The Anxiety Diaries.

Lifestyle

Monday 5th November 2018

Well… Hello there everyone. It has been almost a year since I have written on my beloved blog. My keyboard has collected a layer of dust and my writers block has been more like a concrete barrier reinforced with titanium (is that strong?? It sounds pretty damn strong to my uneducated brain..). Every now and then I pop on, but I have been unable to maintain a schedule for a painfully long time now. I can blame so many things – busy life, full time work, laziness. To an extent, all of these things factor in to where all my time goes, but that is being a normal human. I wish it was just these things, oh how I wish it was simply ‘I’m just so chocker block with my wonderful job and wonderfully busy life!’, but it’s just not.

I try so hard to put on a facade like this, that my life is nothing short of fine and god forbid I have problems, as every single one of us do. The mask I place on my face each and every day of my public life is as thick and heavy as that concrete barrier of the creative block I have struggled with for so long. The more I struggle to hold the mask up, the more it drags down what I am hiding beneath.

Being completely honest with you all, I have been suppressing so much over the past six months that recently everything has quite literally crumbled beneath me. I had a really severe panic attack in my workplace followed by several anxiety attacks which I have pretty much been waiting to stop for over a week now. I haven’t slept much at all this week as panic sneaks up on me when the lights go out; the room is dark and calm yet my brain is at it’s most awake. It eats at my doubts and fears and before I know it my nightmare is that I am awake and I can’t breathe.

It is such a ruthless illness. I am currently sat writing this frank and honest post on how horrendous I am feeling; yet I am surrounded by unassuming people in a crowded coffee shop, and to the naked eye I am completely, indifferently a-okay. It’s terrifying how silent and cripplingly lonely mental health issues are.

If you take anything away from this post – be nice to EVERYONE. You would be kind to someone with a broken leg, you’d open a door for them or help them if you could see them struggling, of course you would! Unfortunately, there isn’t that luxury with mental health, you can’t look inside someone’s head and see a problem in order to know to be kind, to be gentle, so why not just do it regardless?

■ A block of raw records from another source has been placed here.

## config.mk

```make
export PLATFORM = sky130hd
export DESIGN_NAME = glitch_rst_gen
export DESIGN_NICKNAME = d
export VERILOG_FILES = /design/src/rtl/rg_pkg.sv /design/src/rtl/rg_sync2.sv /design/src/rtl/rg_por_timer.sv /design/src/rtl/rg_glitch_qual.sv /design/src/rtl/glitch_rst_gen.sv
export SDC_FILE = /design/constraint.sdc
export NUM_CORES = 1
export LEC_CHECK = 0
export ABC_AREA = 1
export BUFFER_PORTS_ARGS = -buffer_cell sky130_fd_sc_hd__buf_2
export CAP_MARGIN = 20
export CORE_ASPECT_RATIO = 0.9
export CORE_MARGIN = 10
export CORE_UTILIZATION = 40
export CTS_CLUSTER_DIAMETER = 200
export DETAILED_ROUTE_END_ITERATION = 8
export HOLD_SLACK_MARGIN = 0.15
export SLEW_MARGIN = 20
export SYNTH_ARGS = -nofsm -noshare
export SYNTH_HDL_FRONTEND = slang
export SYNTH_SLANG_ARGS = --single-unit
```

## constraint.sdc

```tcl
create_clock -name clk -period 1.4 [get_ports clk]
set_clock_uncertainty 0.1 [all_clocks]
set_input_delay 0.14 -clock clk [delete_from_list [all_inputs] [get_ports clk]]
set_output_delay 0.14 -clock clk [all_outputs]
set_load 0.005 [all_outputs]
```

Wednesday 5th December 2018

I am going to assign this to fate that I unintentionally opened this post exactly 1 month apart, and in the exact same coffee shop may I add! I had one hell of a month, I hate to have to say it got a lot worse before it got better, but at least it is getting better. The dark, heavy cloud that was hanging over my head has somewhat lifted. Only a week ago it was down pouring on my everyday life, flooding my mind with terrorising worry about the most mundane acts because literally anything was initiating panic attacks on a daily basis.

I am by no means saying I am cured, far from it, but I haven’t had a panic attack in a few days and am having a somewhat good day today. I am writing this for myself to read back on a day of need to remind myself and others; OI YOU, good days exist and you WILL get through this shoddy one! I had my first talking therapies assessment today so lets all cross our fingers that these wonderful humans have a magical wand to get me feeling a whole lot less poo eh?!


I know this was oversharing to the max, but as part of trying to feel happier and more productive, I am forcing myself to get back into blogging, something that used to bring me so much joy back in its hay day. I didn’t feel quite right just diving back in and pretending this side of my life wasn’t also happening too; and who knows, it may help someone out there feel a tad less alone! To those people out there struggling, I am sending humungous virtual hugs in your direction, sorry if I have cold hands it is an AWFULLY chilly day.

Please feel free to use this comment section as your own little therapy session, writing out these feelings has felt strangely therapeutic and I would love for you all to feel the same!